**THE TASK**.
Look through the records and copy every line in which "step" appears.

RECORDS FOR THE EXERCISE section start

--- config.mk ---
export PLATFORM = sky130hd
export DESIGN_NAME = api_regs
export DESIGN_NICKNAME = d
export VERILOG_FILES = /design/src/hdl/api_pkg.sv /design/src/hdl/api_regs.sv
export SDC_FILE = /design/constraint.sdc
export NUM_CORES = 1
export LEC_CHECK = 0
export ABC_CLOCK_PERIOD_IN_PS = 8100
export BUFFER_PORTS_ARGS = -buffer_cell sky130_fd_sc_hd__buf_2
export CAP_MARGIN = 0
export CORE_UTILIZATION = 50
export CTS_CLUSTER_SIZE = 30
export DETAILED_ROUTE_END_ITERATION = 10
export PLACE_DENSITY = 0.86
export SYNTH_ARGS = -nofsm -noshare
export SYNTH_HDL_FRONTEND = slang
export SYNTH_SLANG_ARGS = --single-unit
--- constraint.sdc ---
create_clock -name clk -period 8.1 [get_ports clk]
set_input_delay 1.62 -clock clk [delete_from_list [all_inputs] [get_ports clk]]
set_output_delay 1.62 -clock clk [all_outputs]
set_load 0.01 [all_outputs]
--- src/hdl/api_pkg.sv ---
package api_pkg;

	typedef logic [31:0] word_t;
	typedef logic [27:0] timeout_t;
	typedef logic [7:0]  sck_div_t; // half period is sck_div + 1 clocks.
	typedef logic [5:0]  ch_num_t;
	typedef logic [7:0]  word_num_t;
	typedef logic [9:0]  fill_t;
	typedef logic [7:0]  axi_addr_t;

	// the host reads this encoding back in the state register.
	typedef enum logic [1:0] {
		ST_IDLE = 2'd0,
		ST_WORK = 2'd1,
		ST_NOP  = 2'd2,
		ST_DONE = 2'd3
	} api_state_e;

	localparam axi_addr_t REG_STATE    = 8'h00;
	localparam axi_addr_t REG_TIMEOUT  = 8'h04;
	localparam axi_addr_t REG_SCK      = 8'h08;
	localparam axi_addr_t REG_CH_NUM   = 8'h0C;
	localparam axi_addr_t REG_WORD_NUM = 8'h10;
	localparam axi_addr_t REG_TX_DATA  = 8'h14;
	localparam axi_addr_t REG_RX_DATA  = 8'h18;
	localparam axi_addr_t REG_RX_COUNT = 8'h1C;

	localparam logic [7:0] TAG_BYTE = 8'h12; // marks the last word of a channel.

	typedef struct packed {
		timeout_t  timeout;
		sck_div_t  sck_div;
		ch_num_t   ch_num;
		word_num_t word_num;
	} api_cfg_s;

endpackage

RECORDS FOR THE EXERCISE section end
RECORDS FOR THE EXERCISE section start

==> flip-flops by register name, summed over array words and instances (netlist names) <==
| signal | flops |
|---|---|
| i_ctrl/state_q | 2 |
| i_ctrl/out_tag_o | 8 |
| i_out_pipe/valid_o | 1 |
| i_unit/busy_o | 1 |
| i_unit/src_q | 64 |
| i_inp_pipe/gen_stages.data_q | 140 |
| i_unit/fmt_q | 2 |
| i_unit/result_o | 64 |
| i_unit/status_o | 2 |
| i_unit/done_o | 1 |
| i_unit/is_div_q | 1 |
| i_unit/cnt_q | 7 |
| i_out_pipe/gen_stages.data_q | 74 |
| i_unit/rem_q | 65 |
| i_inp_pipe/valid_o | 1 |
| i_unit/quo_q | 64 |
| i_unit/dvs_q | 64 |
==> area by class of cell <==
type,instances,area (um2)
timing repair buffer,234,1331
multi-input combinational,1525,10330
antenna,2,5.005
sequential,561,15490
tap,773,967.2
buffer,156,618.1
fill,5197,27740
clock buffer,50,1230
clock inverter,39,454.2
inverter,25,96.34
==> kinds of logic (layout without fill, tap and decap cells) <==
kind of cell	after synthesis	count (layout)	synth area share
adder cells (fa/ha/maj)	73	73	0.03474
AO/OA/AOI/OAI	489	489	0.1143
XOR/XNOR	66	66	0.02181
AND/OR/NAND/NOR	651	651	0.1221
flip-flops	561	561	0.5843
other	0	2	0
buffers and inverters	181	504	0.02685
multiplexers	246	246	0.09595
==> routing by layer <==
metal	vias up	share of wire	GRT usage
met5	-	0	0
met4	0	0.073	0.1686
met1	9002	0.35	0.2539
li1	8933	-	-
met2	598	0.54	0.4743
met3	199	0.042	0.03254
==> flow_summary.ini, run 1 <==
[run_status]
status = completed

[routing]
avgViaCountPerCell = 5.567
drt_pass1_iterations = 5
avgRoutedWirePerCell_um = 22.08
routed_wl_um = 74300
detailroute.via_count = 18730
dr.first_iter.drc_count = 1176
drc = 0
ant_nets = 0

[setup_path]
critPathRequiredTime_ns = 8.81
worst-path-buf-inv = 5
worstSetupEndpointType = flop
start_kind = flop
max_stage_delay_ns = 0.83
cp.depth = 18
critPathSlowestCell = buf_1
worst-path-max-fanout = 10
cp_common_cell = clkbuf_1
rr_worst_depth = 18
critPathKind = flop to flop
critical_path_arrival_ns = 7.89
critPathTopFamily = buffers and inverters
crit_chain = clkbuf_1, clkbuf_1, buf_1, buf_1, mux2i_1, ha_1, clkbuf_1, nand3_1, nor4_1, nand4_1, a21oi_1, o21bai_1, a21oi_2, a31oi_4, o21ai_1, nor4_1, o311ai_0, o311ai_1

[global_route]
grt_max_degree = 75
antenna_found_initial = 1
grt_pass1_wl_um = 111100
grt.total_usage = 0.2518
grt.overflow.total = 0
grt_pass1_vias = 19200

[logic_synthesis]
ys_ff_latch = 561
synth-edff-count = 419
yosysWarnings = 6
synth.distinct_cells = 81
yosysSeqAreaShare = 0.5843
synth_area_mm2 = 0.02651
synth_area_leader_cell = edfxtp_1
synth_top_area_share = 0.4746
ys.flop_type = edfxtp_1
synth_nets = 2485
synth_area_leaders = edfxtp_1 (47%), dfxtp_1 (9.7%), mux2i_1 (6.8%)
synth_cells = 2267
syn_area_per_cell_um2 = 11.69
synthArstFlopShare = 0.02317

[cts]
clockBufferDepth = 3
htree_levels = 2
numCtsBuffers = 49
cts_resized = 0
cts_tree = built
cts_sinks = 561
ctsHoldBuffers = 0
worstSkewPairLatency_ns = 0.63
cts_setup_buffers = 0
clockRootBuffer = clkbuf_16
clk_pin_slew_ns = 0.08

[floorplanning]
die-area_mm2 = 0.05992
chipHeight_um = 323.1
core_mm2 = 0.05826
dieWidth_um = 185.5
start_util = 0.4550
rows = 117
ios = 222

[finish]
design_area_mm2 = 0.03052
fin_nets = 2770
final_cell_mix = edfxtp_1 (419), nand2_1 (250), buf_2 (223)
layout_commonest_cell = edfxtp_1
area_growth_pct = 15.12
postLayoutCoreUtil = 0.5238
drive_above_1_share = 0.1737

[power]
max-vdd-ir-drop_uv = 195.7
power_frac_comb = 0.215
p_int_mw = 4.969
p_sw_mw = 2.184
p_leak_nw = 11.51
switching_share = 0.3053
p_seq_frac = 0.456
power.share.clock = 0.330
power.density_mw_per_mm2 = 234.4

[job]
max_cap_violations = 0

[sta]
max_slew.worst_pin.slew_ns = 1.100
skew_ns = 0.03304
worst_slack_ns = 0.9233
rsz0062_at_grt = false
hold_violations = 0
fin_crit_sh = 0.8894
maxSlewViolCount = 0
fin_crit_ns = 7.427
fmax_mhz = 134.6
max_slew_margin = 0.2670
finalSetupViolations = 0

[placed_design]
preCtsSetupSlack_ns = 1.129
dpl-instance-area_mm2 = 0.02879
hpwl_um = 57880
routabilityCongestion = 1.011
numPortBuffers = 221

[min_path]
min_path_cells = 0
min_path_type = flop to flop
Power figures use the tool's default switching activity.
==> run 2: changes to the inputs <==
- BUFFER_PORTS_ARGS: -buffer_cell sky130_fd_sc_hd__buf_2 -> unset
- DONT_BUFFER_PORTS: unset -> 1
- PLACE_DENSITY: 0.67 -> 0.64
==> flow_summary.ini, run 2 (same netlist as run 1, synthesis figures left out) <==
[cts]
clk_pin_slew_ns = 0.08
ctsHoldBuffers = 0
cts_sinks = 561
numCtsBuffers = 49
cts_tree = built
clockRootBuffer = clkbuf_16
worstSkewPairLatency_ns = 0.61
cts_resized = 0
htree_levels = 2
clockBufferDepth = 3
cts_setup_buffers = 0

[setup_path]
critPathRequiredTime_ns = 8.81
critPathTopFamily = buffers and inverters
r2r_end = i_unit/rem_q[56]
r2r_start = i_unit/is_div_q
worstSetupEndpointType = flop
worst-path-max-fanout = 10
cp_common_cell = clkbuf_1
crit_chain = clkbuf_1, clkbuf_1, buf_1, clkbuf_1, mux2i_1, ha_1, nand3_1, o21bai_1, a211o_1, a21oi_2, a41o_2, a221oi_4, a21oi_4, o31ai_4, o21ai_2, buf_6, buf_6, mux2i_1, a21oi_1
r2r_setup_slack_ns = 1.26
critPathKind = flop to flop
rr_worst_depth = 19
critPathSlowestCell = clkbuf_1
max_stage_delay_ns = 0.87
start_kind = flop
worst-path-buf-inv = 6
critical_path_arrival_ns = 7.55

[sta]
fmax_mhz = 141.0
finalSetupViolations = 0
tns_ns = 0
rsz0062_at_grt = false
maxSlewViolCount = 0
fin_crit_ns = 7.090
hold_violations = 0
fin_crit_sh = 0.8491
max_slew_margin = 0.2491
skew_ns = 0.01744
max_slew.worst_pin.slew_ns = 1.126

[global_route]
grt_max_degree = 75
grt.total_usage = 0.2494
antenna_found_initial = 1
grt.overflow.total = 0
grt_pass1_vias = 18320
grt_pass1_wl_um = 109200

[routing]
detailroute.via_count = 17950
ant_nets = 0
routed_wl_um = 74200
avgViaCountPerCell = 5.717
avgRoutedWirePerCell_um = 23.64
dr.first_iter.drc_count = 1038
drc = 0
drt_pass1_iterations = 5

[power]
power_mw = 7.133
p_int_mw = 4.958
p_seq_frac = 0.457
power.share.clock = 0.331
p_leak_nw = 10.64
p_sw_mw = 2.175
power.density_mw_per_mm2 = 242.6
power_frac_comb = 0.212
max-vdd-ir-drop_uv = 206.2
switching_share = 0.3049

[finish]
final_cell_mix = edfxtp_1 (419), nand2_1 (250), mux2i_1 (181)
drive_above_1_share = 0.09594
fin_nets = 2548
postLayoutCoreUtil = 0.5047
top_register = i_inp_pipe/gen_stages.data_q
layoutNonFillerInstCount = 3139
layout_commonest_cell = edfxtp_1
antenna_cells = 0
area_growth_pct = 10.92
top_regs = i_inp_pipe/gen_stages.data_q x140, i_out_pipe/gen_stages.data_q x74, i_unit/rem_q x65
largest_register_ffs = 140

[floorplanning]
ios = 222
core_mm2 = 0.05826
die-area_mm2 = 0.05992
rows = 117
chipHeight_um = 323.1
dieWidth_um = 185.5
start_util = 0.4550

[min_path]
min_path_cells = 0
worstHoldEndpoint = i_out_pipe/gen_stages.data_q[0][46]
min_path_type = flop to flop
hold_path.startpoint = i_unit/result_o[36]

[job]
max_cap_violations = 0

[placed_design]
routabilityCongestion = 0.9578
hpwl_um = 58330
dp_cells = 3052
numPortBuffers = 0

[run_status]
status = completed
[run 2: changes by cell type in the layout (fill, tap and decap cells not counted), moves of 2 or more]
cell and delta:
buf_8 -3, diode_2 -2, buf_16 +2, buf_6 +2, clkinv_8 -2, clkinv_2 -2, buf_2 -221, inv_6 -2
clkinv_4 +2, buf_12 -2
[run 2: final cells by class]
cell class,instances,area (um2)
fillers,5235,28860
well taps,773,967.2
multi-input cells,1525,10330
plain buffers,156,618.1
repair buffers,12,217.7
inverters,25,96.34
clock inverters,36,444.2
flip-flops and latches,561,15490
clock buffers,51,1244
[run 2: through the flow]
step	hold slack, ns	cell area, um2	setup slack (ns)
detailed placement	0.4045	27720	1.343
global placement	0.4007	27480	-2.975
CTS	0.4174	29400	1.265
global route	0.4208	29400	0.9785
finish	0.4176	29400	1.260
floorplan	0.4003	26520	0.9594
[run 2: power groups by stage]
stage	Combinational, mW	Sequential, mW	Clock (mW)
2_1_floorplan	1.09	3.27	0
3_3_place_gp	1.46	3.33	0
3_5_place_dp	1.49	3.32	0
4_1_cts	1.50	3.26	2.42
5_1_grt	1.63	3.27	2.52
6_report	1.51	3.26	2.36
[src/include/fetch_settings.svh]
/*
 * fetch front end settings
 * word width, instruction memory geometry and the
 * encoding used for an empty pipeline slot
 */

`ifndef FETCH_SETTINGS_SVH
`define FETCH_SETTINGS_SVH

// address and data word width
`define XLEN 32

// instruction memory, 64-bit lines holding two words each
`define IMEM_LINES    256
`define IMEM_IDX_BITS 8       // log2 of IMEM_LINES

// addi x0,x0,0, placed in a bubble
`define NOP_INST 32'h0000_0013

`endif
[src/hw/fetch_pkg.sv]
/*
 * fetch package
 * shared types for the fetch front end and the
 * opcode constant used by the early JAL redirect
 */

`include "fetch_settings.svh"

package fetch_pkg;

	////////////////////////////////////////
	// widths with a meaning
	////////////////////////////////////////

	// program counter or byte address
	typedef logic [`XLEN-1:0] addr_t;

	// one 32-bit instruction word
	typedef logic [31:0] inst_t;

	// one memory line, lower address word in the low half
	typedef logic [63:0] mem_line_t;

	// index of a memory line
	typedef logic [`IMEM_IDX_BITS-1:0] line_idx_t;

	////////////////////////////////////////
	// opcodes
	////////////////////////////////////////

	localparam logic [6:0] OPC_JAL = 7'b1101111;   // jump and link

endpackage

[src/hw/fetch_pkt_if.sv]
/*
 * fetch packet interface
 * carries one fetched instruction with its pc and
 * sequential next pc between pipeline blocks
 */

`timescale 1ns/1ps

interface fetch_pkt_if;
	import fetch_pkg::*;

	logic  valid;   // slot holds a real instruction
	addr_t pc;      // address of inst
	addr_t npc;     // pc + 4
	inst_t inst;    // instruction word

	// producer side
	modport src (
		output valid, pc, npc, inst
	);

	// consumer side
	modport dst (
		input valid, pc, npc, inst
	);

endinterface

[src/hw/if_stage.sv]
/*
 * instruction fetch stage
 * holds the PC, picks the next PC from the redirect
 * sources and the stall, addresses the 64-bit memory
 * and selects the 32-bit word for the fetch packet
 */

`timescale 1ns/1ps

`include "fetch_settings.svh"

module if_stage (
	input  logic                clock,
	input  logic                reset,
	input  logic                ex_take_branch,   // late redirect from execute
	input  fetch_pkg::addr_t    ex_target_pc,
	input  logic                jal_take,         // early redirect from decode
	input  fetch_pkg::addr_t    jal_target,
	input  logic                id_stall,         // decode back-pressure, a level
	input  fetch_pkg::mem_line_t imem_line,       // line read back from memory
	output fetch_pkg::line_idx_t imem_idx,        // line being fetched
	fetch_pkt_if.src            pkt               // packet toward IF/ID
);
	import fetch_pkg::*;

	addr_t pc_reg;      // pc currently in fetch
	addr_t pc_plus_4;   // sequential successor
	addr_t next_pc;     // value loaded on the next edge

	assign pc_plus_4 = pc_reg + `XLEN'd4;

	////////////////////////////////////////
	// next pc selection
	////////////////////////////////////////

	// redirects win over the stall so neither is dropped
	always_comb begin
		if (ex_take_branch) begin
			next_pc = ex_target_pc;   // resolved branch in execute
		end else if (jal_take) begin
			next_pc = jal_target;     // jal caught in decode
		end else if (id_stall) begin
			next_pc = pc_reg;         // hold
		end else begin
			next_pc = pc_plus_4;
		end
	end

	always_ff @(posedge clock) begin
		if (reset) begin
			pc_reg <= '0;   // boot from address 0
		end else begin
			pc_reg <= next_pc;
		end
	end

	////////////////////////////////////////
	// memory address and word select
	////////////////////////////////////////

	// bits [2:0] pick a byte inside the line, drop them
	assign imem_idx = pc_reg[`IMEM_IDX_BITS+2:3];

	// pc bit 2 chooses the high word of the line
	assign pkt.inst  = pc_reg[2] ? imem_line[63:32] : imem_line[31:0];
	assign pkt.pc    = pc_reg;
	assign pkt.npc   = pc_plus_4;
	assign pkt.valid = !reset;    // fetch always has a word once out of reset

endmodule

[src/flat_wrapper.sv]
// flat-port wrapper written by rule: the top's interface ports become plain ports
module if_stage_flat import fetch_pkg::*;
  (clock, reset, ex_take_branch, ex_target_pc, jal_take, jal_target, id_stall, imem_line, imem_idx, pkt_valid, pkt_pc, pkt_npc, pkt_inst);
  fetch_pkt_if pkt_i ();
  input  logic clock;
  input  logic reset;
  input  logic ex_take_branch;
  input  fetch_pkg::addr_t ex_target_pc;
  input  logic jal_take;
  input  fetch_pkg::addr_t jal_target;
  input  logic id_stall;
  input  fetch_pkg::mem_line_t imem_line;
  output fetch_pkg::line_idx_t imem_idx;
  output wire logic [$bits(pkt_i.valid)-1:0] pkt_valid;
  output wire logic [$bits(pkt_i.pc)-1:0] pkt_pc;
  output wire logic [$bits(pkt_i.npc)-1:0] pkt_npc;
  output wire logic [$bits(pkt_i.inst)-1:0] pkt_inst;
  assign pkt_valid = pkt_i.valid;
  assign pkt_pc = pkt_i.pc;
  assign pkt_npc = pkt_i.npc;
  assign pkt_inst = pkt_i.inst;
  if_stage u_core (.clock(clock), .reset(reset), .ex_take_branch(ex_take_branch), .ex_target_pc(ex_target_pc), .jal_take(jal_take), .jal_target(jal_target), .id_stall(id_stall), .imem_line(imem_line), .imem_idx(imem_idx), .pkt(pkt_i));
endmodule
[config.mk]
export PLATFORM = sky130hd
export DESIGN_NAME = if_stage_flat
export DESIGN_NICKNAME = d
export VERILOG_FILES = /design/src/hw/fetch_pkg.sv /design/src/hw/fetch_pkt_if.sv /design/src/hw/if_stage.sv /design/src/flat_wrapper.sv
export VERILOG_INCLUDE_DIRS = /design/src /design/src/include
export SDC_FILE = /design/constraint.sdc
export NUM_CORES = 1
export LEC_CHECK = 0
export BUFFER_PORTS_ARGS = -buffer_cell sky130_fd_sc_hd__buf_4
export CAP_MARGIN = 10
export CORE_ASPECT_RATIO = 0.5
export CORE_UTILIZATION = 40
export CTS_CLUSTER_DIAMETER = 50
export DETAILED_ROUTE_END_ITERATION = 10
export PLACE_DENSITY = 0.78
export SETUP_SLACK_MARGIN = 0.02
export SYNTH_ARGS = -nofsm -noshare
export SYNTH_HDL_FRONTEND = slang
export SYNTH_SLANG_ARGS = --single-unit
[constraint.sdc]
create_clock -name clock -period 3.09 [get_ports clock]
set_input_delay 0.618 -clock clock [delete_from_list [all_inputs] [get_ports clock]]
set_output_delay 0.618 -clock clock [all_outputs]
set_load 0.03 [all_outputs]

RECORDS FOR THE EXERCISE section end
RECORDS FOR THE EXERCISE section start

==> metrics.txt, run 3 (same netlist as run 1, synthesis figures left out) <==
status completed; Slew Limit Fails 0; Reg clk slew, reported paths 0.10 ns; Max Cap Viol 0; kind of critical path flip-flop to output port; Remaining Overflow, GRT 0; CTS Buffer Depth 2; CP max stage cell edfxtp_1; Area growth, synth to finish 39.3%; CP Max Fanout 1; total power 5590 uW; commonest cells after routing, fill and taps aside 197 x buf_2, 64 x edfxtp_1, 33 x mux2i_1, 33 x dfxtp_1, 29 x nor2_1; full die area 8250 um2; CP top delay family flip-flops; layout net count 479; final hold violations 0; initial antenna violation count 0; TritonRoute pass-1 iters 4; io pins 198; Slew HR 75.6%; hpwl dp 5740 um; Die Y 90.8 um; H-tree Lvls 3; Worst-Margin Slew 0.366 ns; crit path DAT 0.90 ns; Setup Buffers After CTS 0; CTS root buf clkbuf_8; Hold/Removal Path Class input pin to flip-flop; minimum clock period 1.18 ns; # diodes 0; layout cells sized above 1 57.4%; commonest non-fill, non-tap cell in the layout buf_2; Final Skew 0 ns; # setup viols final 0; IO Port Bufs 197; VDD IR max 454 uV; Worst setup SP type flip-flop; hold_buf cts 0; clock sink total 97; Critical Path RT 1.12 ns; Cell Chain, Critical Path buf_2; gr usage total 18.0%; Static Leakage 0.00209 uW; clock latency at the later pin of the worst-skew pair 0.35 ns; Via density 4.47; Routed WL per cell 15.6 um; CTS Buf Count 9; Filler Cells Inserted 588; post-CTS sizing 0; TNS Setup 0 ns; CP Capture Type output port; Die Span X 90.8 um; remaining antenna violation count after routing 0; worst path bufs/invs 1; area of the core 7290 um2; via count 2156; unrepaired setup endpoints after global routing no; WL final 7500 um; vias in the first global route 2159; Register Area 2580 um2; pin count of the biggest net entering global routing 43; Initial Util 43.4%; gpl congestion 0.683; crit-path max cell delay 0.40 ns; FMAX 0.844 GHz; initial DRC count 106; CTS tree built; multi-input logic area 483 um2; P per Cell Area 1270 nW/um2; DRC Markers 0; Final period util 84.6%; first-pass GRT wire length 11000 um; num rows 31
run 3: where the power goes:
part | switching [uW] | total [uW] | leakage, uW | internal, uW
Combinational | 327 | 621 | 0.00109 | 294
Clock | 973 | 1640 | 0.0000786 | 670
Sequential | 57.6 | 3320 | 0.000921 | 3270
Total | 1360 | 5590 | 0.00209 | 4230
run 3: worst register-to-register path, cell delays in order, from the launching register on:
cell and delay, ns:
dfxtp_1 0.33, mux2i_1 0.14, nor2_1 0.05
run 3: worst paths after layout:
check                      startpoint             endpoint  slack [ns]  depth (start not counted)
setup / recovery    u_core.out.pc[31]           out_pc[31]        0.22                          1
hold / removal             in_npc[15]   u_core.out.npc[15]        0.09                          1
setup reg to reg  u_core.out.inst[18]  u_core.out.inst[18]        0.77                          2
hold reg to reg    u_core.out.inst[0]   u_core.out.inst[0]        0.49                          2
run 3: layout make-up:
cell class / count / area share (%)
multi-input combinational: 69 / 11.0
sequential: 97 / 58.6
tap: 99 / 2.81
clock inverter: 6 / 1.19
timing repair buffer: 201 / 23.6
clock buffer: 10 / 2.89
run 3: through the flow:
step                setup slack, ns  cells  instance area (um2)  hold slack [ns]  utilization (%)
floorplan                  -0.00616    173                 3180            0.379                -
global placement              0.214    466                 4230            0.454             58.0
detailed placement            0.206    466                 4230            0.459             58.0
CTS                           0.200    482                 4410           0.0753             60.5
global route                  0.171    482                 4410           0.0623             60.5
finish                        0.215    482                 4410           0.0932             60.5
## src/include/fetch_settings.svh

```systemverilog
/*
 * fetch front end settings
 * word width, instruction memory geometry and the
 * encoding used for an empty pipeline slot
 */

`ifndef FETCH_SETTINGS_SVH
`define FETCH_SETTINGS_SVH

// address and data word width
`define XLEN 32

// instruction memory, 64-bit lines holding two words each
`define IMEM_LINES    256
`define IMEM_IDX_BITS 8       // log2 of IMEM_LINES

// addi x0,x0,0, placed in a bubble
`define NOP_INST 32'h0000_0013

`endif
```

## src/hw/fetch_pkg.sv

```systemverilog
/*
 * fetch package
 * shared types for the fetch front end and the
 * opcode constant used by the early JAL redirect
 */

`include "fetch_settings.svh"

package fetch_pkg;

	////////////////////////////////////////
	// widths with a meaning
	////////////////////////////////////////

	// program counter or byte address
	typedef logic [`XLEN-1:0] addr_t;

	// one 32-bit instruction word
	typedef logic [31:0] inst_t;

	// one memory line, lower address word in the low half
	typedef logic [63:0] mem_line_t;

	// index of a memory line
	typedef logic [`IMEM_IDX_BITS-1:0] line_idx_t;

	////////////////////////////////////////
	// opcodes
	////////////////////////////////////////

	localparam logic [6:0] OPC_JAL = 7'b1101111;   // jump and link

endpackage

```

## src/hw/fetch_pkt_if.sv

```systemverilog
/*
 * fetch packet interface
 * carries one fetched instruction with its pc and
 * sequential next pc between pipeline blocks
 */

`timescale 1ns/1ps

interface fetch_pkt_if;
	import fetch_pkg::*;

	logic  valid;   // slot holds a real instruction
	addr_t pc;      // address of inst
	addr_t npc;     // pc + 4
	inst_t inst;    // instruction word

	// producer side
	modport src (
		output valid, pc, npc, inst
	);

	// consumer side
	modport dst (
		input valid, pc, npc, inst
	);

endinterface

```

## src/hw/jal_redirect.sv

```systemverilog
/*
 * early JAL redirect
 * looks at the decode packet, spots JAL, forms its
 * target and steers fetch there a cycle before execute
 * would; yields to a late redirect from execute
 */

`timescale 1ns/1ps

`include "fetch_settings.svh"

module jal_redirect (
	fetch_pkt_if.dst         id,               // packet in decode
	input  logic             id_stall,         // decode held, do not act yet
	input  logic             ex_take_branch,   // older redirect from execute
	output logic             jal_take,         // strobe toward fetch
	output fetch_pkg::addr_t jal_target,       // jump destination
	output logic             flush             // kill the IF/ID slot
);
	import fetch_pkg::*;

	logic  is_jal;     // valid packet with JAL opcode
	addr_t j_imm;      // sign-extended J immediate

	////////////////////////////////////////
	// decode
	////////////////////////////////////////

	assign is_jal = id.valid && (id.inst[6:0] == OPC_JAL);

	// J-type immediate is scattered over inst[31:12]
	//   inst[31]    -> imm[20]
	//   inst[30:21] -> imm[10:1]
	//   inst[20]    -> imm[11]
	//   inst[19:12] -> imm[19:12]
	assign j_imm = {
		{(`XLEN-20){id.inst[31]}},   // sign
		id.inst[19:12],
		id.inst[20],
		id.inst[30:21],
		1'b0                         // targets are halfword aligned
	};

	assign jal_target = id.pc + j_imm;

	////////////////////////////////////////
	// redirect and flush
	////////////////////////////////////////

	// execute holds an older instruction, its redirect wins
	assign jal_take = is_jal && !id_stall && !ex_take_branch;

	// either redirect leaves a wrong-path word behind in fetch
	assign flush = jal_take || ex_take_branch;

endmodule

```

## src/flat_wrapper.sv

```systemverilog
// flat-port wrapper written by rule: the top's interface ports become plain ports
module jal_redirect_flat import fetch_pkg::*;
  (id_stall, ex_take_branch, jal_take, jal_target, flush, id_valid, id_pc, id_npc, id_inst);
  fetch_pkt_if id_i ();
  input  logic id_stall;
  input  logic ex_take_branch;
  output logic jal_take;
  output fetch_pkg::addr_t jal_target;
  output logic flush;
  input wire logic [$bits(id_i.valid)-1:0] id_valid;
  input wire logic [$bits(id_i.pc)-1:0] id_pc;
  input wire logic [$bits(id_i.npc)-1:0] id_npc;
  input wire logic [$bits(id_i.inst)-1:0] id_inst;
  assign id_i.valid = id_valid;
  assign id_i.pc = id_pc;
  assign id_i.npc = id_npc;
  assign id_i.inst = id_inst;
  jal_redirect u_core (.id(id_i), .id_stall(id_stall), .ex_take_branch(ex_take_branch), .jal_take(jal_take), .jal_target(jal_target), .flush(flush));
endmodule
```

RECORDS FOR THE EXERCISE section end

**OUTPUT OF THE EXERCISE**.
step	hold slack, ns	cell area, um2	setup slack (ns)
step                setup slack, ns  cells  instance area (um2)  hold slack [ns]  utilization (%)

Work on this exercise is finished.